Real-World Application: The Code Generation Pipeline
Let’s visualize this architecture in a concrete scenario: an automated code review bot.
1. State Layer Input: The bot receives a GitHub webhook. It pulls the diff of the code change and the surrounding file context. It also retrieves the project’s coding standards from a database.
2. Model Layer Processing: The prompt is constructed: “Review the following code diff against these standards: [Standards]. Output a JSON object with ‘status’ (pass/fail) and ‘comments’ (list of strings).” The LLM analyzes the code and generates the JSON.
3. Validation Layer Inspection:
– Parser: Is the JSON valid?
– Syntax: Does the ‘status’ field only contain ‘pass’ or ‘fail’?
– Logic: (This is the hard part). The Validation Layer might actually try to compile the code. If the code doesn’t compile, the validation fails, regardless of what the LLM said.
– Security: Does the code contain `eval()` or `os.system()`? If so, flag it.
4. Feedback Loop: If the code doesn’t compile, the Validation Layer captures the compiler error message. It sends this back to the LLM: “The code failed to compile with error: ‘undefined variable x’. Please review the code again.” The LLM sees the error, looks at the code, and corrects the variable name.

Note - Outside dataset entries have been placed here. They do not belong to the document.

$ cat src/rtl/alu_operand_loader_pkg.sv
// Shared definitions for the ALU operand loader: FSM states and datapath widths.
package alu_operand_loader_pkg;

    // Encoding 2'd3 is never entered; the FSM treats it as LOAD_A.
    typedef enum logic [1:0] {
        LOAD_A = 2'd0,
        LOAD_B = 2'd1,
        DRIVE  = 2'd2
    } state_e;

    localparam int unsigned OPND_W = 4;
    localparam int unsigned HOLD_W = 4;

endpackage

$ cat src/rtl/alu_operand_loader_hold_timer.sv
// Minimum-hold counter plus acknowledge latch for the operand gate window.
module hold_timer
    import alu_operand_loader_pkg::*;
#(
    parameter int unsigned HOLD_CYCLES = 1
) (
    input  logic clk,
    input  logic rst_n,
    input  logic load,
    input  logic clear,
    input  logic run,
    input  logic ack,
    output logic expired_and_acked
);

    localparam logic [HOLD_W-1:0] LOAD_VAL = HOLD_W'(HOLD_CYCLES - 1);

    logic [HOLD_W-1:0] cnt_d, cnt_q;
    logic              ack_seen_d, ack_seen_q;

    // Next counter / ack latch value: clear beats load beats run.
    always_comb begin
        cnt_d      = cnt_q;
        ack_seen_d = ack_seen_q;
        if (clear) begin
            cnt_d      = '0;
            ack_seen_d = 1'b0;
        end else if (load) begin
            cnt_d      = LOAD_VAL;
            ack_seen_d = 1'b0;
        end else if (run) begin
            if (cnt_q != '0) begin
                cnt_d = cnt_q - 1'b1;
            end
            if (ack) begin
                ack_seen_d = 1'b1;
            end
        end
    end

    // Counter and ack latch registers.
    always_ff @(posedge clk or negedge rst_n) begin
        if (!rst_n) begin
            cnt_q      <= '0;
            ack_seen_q <= 1'b0;
        end else begin
            cnt_q      <= cnt_d;
            ack_seen_q <= ack_seen_d;
        end
    end

    assign expired_and_acked = (cnt_q == '0) && (ack || ack_seen_q);

endmodule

5. Commit: The validated JSON and the corrected code (if applicable) are committed to the State Layer (posted as a comment on the PR).

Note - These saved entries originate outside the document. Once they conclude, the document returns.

--- src/rtl/immediate_encoder_if.sv ---
// Request/result bus of the immediate encoder: request handshake in, result handshake out,
// plus the running error count.
interface immediate_encoder_if;
  logic        in_valid;
  logic        in_ready;
  logic [31:0] imm_value;
  logic [2:0]  imm_type;
  logic [31:0] base_instr;
  logic        out_valid;
  logic        out_ready;
  logic [31:0] out_instr;
  logic [2:0]  out_err;
  logic [15:0] err_count;

  modport slave (
    input  in_valid, imm_value, imm_type, base_instr, out_ready,
    output in_ready, out_valid, out_instr, out_err, err_count
  );

  modport master (
    output in_valid, imm_value, imm_type, base_instr, out_ready,
    input  in_ready, out_valid, out_instr, out_err, err_count
  );
endinterface

--- src/rtl/immediate_encoder.sv ---
// Inserts a RISC-V style immediate into a base instruction, flags range/alignment/type errors,
// and queues the results in a 2-entry FIFO with a saturating error counter.
module immediate_encoder (
  input  logic                clk,
  input  logic                rst_n,
  immediate_encoder_if.slave  bus
);

  typedef struct packed {
    logic [2:0]  err;
    logic [31:0] instr;
  } entry_t;

  entry_t      mem_q [2];
  entry_t      enc;
  logic        wr_q, wr_d;
  logic        rd_q, rd_d;
  logic [1:0]  cnt_q, cnt_d;
  logic        live_q;
  logic [15:0] err_cnt_q, err_cnt_d;
  logic        push, pop;

  // True when imm[31:lsb] are all equal, i.e. the value survives truncation to lsb+1 signed bits.
  function automatic logic fits(input logic [31:0] imm, input int unsigned lsb);
    logic signed [31:0] sh;
    sh = $signed(imm) >>> lsb;
    return (sh == '0) || (sh == '1);
  endfunction

  function automatic logic [15:0] sat_inc(input logic [15:0] c);
    return (c == 16'hFFFF) ? c : c + 16'd1;
  endfunction

  function automatic entry_t encode(input logic [2:0] t, input logic [31:0] imm,
                                    input logic [31:0] base);
    entry_t e;
    e.err   = '0;
    e.instr = base;
    case (t)
      3'd0: begin
        e.instr  = {imm[11:0], base[19:0]};
        e.err[0] = !fits(imm, 11);
      end
      3'd1: begin
        e.instr  = {imm[11:5], base[24:12], imm[4:0], base[6:0]};
        e.err[0] = !fits(imm, 11);
      end
      3'd2: begin
        e.instr  = {imm[12], imm[10:5], base[24:12], imm[4:1], imm[11], base[6:0]};
        e.err[0] = !fits(imm, 12);
        e.err[1] = imm[0];
      end
      3'd3: begin
        e.instr  = {imm[31:12], base[11:0]};
        e.err[1] = (imm[11:0] != 12'd0);
      end
      3'd4: begin
        e.instr  = {imm[20], imm[10:1], imm[11], imm[19:12], base[11:0]};
        e.err[0] = !fits(imm, 20);
        e.err[1] = imm[0];
      end
      default: e.err = 3'b100;
    endcase
    return e;
  endfunction

  assign enc  = encode(bus.imm_type, bus.imm_value, bus.base_instr);
  assign push = bus.in_valid && bus.in_ready;
  assign pop  = bus.out_valid && bus.out_ready;

  always_comb begin
    wr_d      = wr_q;
    rd_d      = rd_q;
    cnt_d     = cnt_q;
    err_cnt_d = err_cnt_q;
    if (push) begin
      wr_d = ~wr_q;
      if (enc.err != 3'b000) err_cnt_d = sat_inc(err_cnt_q);
    end
    if (pop) rd_d = ~rd_q;
    case ({push, pop})
      2'b10:   cnt_d = cnt_q + 2'd1;
      2'b01:   cnt_d = cnt_q - 2'd1;
      default: cnt_d = cnt_q;
    endcase
  end

  // live_q keeps in_ready low until the first edge after reset release.
  always_ff @(posedge clk or negedge rst_n) begin
    if (!rst_n) begin
      wr_q      <= 1'b0;
      rd_q      <= 1'b0;
      cnt_q     <= 2'd0;
      live_q    <= 1'b0;
      err_cnt_q <= 16'd0;
    end else begin
      wr_q      <= wr_d;
      rd_q      <= rd_d;
      cnt_q     <= cnt_d;
      live_q    <= 1'b1;
      err_cnt_q <= err_cnt_d;
    end
  end

  always_ff @(posedge clk) begin
    if (push) mem_q[wr_q] <= enc;
  end

  // Outputs are gated by valid so stale storage never shows, including during reset.
  assign bus.in_ready  = live_q && (cnt_q != 2'd2);
  assign bus.out_valid = (cnt_q != 2'd0);
  assign bus.out_instr = bus.out_valid ? mem_q[rd_q].instr : 32'd0;
  assign bus.out_err   = bus.out_valid ? mem_q[rd_q].err   : 3'd0;
  assign bus.err_count = err_cnt_q;

endmodule

--- src/flat_wrapper.sv ---
// flat-port wrapper written by rule: the top's interface ports become plain ports
module immediate_encoder_flat 
  (clk, rst_n, bus_in_valid, bus_imm_value, bus_imm_type, bus_base_instr, bus_out_ready, bus_in_ready, bus_out_valid, bus_out_instr, bus_out_err, bus_err_count);
  immediate_encoder_if bus_i ();
  input  logic clk;
  input  logic rst_n;
  input wire logic [$bits(bus_i.in_valid)-1:0] bus_in_valid;
  input wire logic [$bits(bus_i.imm_value)-1:0] bus_imm_value;
  input wire logic [$bits(bus_i.imm_type)-1:0] bus_imm_type;
  input wire logic [$bits(bus_i.base_instr)-1:0] bus_base_instr;
  input wire logic [$bits(bus_i.out_ready)-1:0] bus_out_ready;
  output wire logic [$bits(bus_i.in_ready)-1:0] bus_in_ready;
  output wire logic [$bits(bus_i.out_valid)-1:0] bus_out_valid;
  output wire logic [$bits(bus_i.out_instr)-1:0] bus_out_instr;
  output wire logic [$bits(bus_i.out_err)-1:0] bus_out_err;
  output wire logic [$bits(bus_i.err_count)-1:0] bus_err_count;
  assign bus_i.in_valid = bus_in_valid;
  assign bus_i.imm_value = bus_imm_value;
  assign bus_i.imm_type = bus_imm_type;
  assign bus_i.base_instr = bus_base_instr;
  assign bus_i.out_ready = bus_out_ready;
  assign bus_in_ready = bus_i.in_ready;
  assign bus_out_valid = bus_i.out_valid;
  assign bus_out_instr = bus_i.out_instr;
  assign bus_out_err = bus_i.out_err;
  assign bus_err_count = bus_i.err_count;
  immediate_encoder u_core (.clk(clk), .rst_n(rst_n), .bus(bus_i));
endmodule
--- config.mk ---
export PLATFORM = sky130hd
export DESIGN_NAME = immediate_encoder_flat
export DESIGN_NICKNAME = d
export VERILOG_FILES = /design/src/rtl/immediate_encoder_if.sv /design/src/rtl/immediate_encoder.sv /design/src/flat_wrapper.sv
export SDC_FILE = /design/constraint.sdc
export NUM_CORES = 1
export LEC_CHECK = 0
export ABC_CLOCK_PERIOD_IN_PS = 3600
export BUFFER_PORTS_ARGS = -buffer_cell sky130_fd_sc_hd__buf_2
export CAP_MARGIN = 10
export CORE_MARGIN = 5
export CORE_UTILIZATION = 45
export CTS_CLUSTER_SIZE = 30
export DETAILED_ROUTE_END_ITERATION = 10
export MAX_ROUTING_LAYER = met4
export PLACE_DENSITY = 0.82
export SLEW_MARGIN = 40
export SYNTH_ARGS = -nofsm -noshare
export SYNTH_HDL_FRONTEND = slang
export SYNTH_SLANG_ARGS = --single-unit
--- constraint.sdc ---
create_clock -name clk -period 3.6 [get_ports clk]
set_input_delay 0.36 -clock clk [delete_from_list [all_inputs] [get_ports clk]]
set_output_delay 0.36 -clock clk [all_outputs]
set_load 0.1 [all_outputs]
==> flow_summary.ini, run 1 <==
[status]
outcome = complete, no violations

[sta]
hold_viol = 0
tightest_slew_ns = 0.740
skew_ns = 0.00542
setup_tns_ns = 0
setup_viol = 0
finalCriticalPeriod_ns = 2.58
rsz0062_at_grt = no
fin_crit_sh = 0.716
maxSlewHeadroom = 0.503
drv_slew = 0
clock.fmax_mhz = 388

[setup_path]
cp.required_ns = 3.24
cp.depth = 4
worstPathArrival_ns = 2.22
cp_max_fo = 25
max_stage_delay_ns = 0.86
crit_end = bus_out_instr[8]
cpLargestDelayFamily = flip-flops
crit_path_start_kind = register
r2r-start = u_core.bus.err_count[0]
reg2reg_to = u_core.bus.err_count[9]
startpoint = u_core.rd_q
end_kind = primary output
path_buf_inv = 2
crit_type = register to primary output
rr_worst_depth = 7
crit_slowest_cell = dfrtp_2
crit_chain = buf_4, mux2i_1, nor2_1, buf_2
reg2reg_slack_ns = 1.31

[routing]
drt_iter0_markers = 183
routedWlPerCell_um = 16.6
drcViolationCount = 0
wl_met3_um = 652
maxUsedRoutingLayer = met4
wl_mm = 10.1
drt-pass1-iter-count = 4
dr_wl_met2_mm = 5.01
m1WireLength_mm = 4.32
vias = 3150
detail-route-antenna-nets = 0
vias_per_cell = 5.21

[synth]
syn_area_sq_um = 4310
synth_seq_area_share = 0.610
ys.flop_type = edfxtp_1
synth_edf_count = 70
syn-mean-instance-area_sq_um = 12.4
syn_inst = 348
synth.distinct_cells = 45
synth_nets = 421
synth-seq-cells = 91
async_reset_ff_frac = 0.231
synth-warning-count = 0

[cts]
cts.path.max_buffers = 2
ctsHoldBuffers = 1
ctsResizeCount = 0
root_buffer = clkbuf_8
numCtsBuffers = 9
clk_latency_ns = 0.34
ctsHtreeMaxLevel = 3
cts_sinks = 91
cts_tree = built
post_cts_buffers = 0
clkTransAtPathRegs_ns = 0.08

[place]
dp_hpwl_mm = 7.41
post_dp_cell_area_sq_um = 5070
port_buffers = 123
gp_congestion = 0.876

[floorplanning]
core.rowCount = 35
pin_count = 124
dieArea_sq_um = 11600
initial_core_util = 0.464
die_x_um = 108
die_h_um = 108
core_area_sq_um = 9280

[final_layout]
num-nets-final = 544
layout-drive-gt1-share = 0.345
fillers = 810
stdcell_area_sq_um = 5310
area_delta_synth_final_pct = 23.2
n_antenna_cell = 0

[global_routing]
globalRouteTotalUtil = 0.181
antenna_found_initial = 0
grt_pass1_vias = 3312
grt_overflow = 0
grt_pass1_wl_mm = 16.2
grt_max_degree = 36

[power]
max-vdd-ir-drop_mv = 0.864
power_density_nw_per_um2 = 942
p_leak_nw = 2.29

[hold_path]
min_path_type = input port to register
min_from = bus_base_instr[4]

[job]
maxCapViolations = 0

This loop transforms the LLM from a passive text generator into an active participant in the software development lifecycle. It is constrained by the deterministic reality of the compiler and the project standards.

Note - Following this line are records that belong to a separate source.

<file path="src/rtl/z16_multicycle_ctrl.sv">
// Multi-cycle control FSM for the Z16 core: sequences fetch/decode/exec/mem/wb and owns the shared memory port.
// Optional performance counters are built when the macro Z16_CTRL_PERF_EN is defined.
module z16_multicycle_ctrl #(
  parameter int TIMEOUT_CYCLES = 255,
  parameter int TO_W           = 8
) (
  input  logic        i_clk,
  input  logic        i_rst,
  input  logic        i_start,
  input  logic [3:0]  i_opcode,
  input  logic        i_rd_we,
  input  logic        i_mem_we,
  input  logic        i_branch_taken,
  input  logic        i_mem_ack,
  output logic        o_mem_req,
  output logic        o_mem_we,
  output logic        o_mem_addr_sel,
  output logic        o_ir_we,
  output logic        o_rf_we,
  output logic        o_pc_we,
  output logic        o_pc_sel,
  output logic        o_halted,
  output logic        o_error,
  output logic [2:0]  o_state,
  output logic [31:0] o_retired_cnt,
  output logic [31:0] o_stall_cnt
);

  typedef enum logic [2:0] {
    S_IDLE   = 3'd0,
    S_FETCH  = 3'd1,
    S_DECODE = 3'd2,
    S_EXEC   = 3'd3,
    S_MEM    = 3'd4,
    S_WB     = 3'd5,
    S_HALT   = 3'd6,
    S_ERROR  = 3'd7
  } state_t;

  localparam logic [3:0] OP_LOAD  = 4'hA;
  localparam logic [3:0] OP_STORE = 4'hB;
  localparam logic [3:0] OP_BRC   = 4'hC;
  localparam logic [3:0] OP_BRD   = 4'hD;
  localparam logic [3:0] OP_HALT  = 4'hF;

  state_t          state;
  logic [TO_W-1:0] to_cnt;
  logic            req;
  logic            stall;
  logic            timeout_hit;

  // Handshake: a memory transaction is outstanding while req=1 (FETCH or MEM)
  // and completes in any cycle where req=1 and i_mem_ack=1, including the first.
  // Address select and write enable are pure functions of state and the decoder
  // store flag, so they cannot move while a request is outstanding.
  assign req         = (state == S_FETCH) || (state == S_MEM);
  assign stall       = req && !i_mem_ack;
  assign timeout_hit = (TIMEOUT_CYCLES != 0) && stall &&
                       (to_cnt == TO_W'(TIMEOUT_CYCLES));

  always_ff @(posedge i_clk) begin
    if (i_rst) begin
      state  <= S_IDLE;
      to_cnt <= '0;
    end else begin
      to_cnt <= '0;
      case (state)
        S_IDLE: begin
          if (i_start) state <= S_FETCH;
        end
        S_FETCH: begin
          if (i_mem_ack)        state  <= S_DECODE;
          else if (timeout_hit) state  <= S_ERROR;
          else                  to_cnt <= to_cnt + 1'b1;
        end
        S_DECODE: state <= S_EXEC;
        S_EXEC: begin
          if ((i_opcode == OP_LOAD) || (i_opcode == OP_STORE)) state <= S_MEM;
          else if (i_opcode == OP_HALT)                         state <= S_HALT;
          else                                                  state <= S_WB;
        end
        S_MEM: begin
          if (i_mem_ack)        state  <= S_WB;
          else if (timeout_hit) state  <= S_ERROR;
          else                  to_cnt <= to_cnt + 1'b1;
        end
        S_WB: state <= S_FETCH;
        S_HALT: begin
          if (i_start) state <= S_FETCH;
        end
        S_ERROR: state <= S_ERROR;
        default: state <= S_IDLE;
      endcase
    end
  end

  // Strobes are decoded from the registered state plus ack so that each fires
  // in exactly one cycle per instruction.
  assign o_mem_req      = req;
  assign o_mem_addr_sel = (state == S_MEM);
  assign o_mem_we       = (state == S_MEM) && i_mem_we;
  assign o_ir_we        = (state == S_FETCH) && i_mem_ack;
  assign o_rf_we        = (state == S_WB) && i_rd_we;
  assign o_pc_we        = (state == S_WB);
  assign o_pc_sel       = (state == S_WB) && i_branch_taken &&
                          ((i_opcode == OP_BRC) || (i_opcode == OP_BRD));
  assign o_halted       = (state == S_HALT);
  assign o_error        = (state == S_ERROR);
  assign o_state        = state;

`ifdef Z16_CTRL_PERF_EN
  logic [31:0] retired_cnt;
  logic [31:0] stall_cnt;

  always_ff @(posedge i_clk) begin
    if (i_rst) begin
      retired_cnt <= '0;
      stall_cnt   <= '0;
    end else begin
      if (state == S_WB) retired_cnt <= retired_cnt + 32'd1;
      if (stall)         stall_cnt   <= stall_cnt + 32'd1;
    end
  end

  assign o_retired_cnt = retired_cnt;
  assign o_stall_cnt   = stall_cnt;
`else
  assign o_retired_cnt = 32'd0;
  assign o_stall_cnt   = 32'd0;
`endif

endmodule

</file>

Philosophical Implications
Working with these systems changes how we think about software. We are moving from writing explicit instructions to defining constraints. We are not writing the algorithm; we are writing the evaluation criteria for the algorithm.
The three-layer architecture acknowledges the strengths and weaknesses of current AI technology. It embraces the probabilistic power of the LLM for what it is—superior pattern matching and generation—while relying on traditional, proven software engineering for what it does best: deterministic logic and state management.
There is a certain elegance to this balance. It mirrors the human brain. The LLM is the intuitive, fast-thinking “System 1” (to borrow from Daniel Kahneman). The Validation Layer is the slow, deliberate, logical “System 2.” The State Layer is our memory.
When we build systems this way, we stop fighting the nature of the model. We stop expecting 100% accuracy from a 100% probabilistic engine. Instead, we build a safety net that allows the model to be creative without being catastrophic.
As you design your next AI-powered feature, I encourage you to look beyond the prompt. Look at the inputs and outputs. Ask yourself: “What are my invariants?” “What is my ground truth?” “How do I correct the model when it inevitably drifts?” The answers to these questions will form the blueprint of your Deterministic Layer. And in that blueprint, you will find the reliability required for production.
The future of AI engineering isn’t just about bigger models; it’s about smarter architectures. It’s about the rigorous application of software engineering principles to harness the chaos of generative intelligence. By separating the layers, we gain control, observability, and the ability to scale these powerful technologies into robust, dependable tools.